| dc.description.abstract | Greenhouse gas (GHG) emissions resulting from agricultural activities are a major contributor to total emissions in Canada and around the world. The application of synthetic and animal-manure fertilizers is common practice on agricultural fields and leads to the generation of the GHGs carbon dioxide (CO2), methane (CH4), and nitrous oxide (N2O). Among these GHGs, N2O from direct soil emissions is of great concern because of the outsized contribution of this GHG to total agricultural emissions, as well as the global warming potential which is 298 times that of CO2. In addition to GHG emissions, the application of fertilizers to soil can result in the leaching of nutrients to groundwater and tile-drainage effluent, which will discharge to surface water and cause eutrophication and other water quality degradation impacts. There is a need for action at the field level to address these deleterious impacts of agriculture which has led to calls for the development and implementation of best management practices (BMP) that are feasible for farmers and growers. This thesis describes two components which may aid in the development of said BMPs: (1) a soil amendment experiment which compared the year-over-year GHG mitigation of differing biochar schedules, specifically focused on addressing the potential mitigation loss described in previous studies; and (2) the design and construction of a novel passive multi-component bioreactor which will be used in future research to treat tile-effluent for a variety of agricultural contaminants, including nutrients, pharmaceutical compounds, and veterinary antibiotics.
Biochar amendments have been shown to have positive impacts on soil health and crop productivity, and more recently has been found to suppress the emissions of GHGs when biochar is applied as a co-amendment with fertilizer on agricultural fields. Broadly speaking, larger biochar amendments have been linked to greater emissions reductions, however, some research has found that this GHG mitigation decreases with time. This study examined the emissions of CO2 and N2O from four microplots in the Winchester area of southern Ontario, Canada following the application of liquid swine manure and biochar in different volumes on each plot. The trials took place over two field seasons and these amendment schedules were selected to observe the impact of biochar aging on GHG emissions between years. In both years the first plot (control) received no amendment, the second plot (MO) received manure only, the third plot (LVBC) received manure and a small volume of biochar each year, and the fourth plot (HVBC) received manure plus a large volume of biochar in the first year and manure only in the second year. Carbon dioxide emissions were found not to be impacted by the addition of biochar in the amendments, nor was there any observed impact of biochar aging. Nitrous oxide emissions showed reductions in the first year, with lower emissions observed for the microplot with the high-volume amendment. In the second year, however, there was no significant difference in N2O emissions between the microplots with biochar amendments. Biochar applications contribute a large amount of carbon to the amended soil, which is reflected in the pore-water alkalinity and DOC measurements. These amendments are thought to have impacted both N and C availability for denitrifying microorganisms. These results suggest that the addition of fresh biochar in smaller volumes may provide a robust alternative to the conventional single application of large volumes of biochar while achieving the similar GHG reductions over time.

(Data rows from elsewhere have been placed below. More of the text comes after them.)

==> config.mk <==
export PLATFORM = sky130hd
export DESIGN_NAME = qns_scale
export DESIGN_NICKNAME = d
export VERILOG_FILES = /design/src/sv/quaternion_normalize_scale_top_assert.svh /design/src/sv/qns_pkg.sv /design/src/sv/qns_scale.sv
export SDC_FILE = /design/constraint.sdc
export NUM_CORES = 2
export LEC_CHECK = 0
export ABC_AREA = 1
export BUFFER_PORTS_ARGS = -buffer_cell sky130_fd_sc_hd__buf_2
export CAP_MARGIN = 20
export CORE_MARGIN = 5
export CORE_UTILIZATION = 44
export CTS_CLUSTER_SIZE = 40
export DETAILED_ROUTE_END_ITERATION = 6
export SLEW_MARGIN = 20
export SYNTH_ARGS = -nofsm -noshare
export SYNTH_HDL_FRONTEND = slang
export SYNTH_SLANG_ARGS = --single-unit
==> constraint.sdc <==
create_clock -name clock -period 8.6 [get_ports clock]
set_input_delay 2.15 -clock clock [delete_from_list [all_inputs] [get_ports clock]]
set_output_delay 2.15 -clock clock [all_outputs]
set_load 0.01 [all_outputs]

Bioreactors are effective in treating nutrient laden water and have also shown success in treating other contaminants when additional reactive materials are included in the bioreactor fill. The design and construction of this bioreactor included several novel changes that sought to address the limitations of conventional woodchip bioreactors. The addition of biochar to the fill material was included to lower the emission of N2O gas emissions, which occur as a bioproduct of the denitrification process. Biochar and zero-valent iron were also included to treat the effluent water to remove veterinary and pharmaceutical compounds which can be found in field amendments. These bioreactors will be used in future research at the Winchester field site.
This thesis will help inform the development of future BMPs for agricultural producers to reduce their impacts from field to stream. This thesis demonstrated that even small volumes of biochar can lower emissions by substantial amounts over time, allowing for lower costs to farmers and greater ease of application. Further research is needed to determine optimal biochar co-amendment volumes and schedules, as well as to determine the bioreactor effectiveness. | en |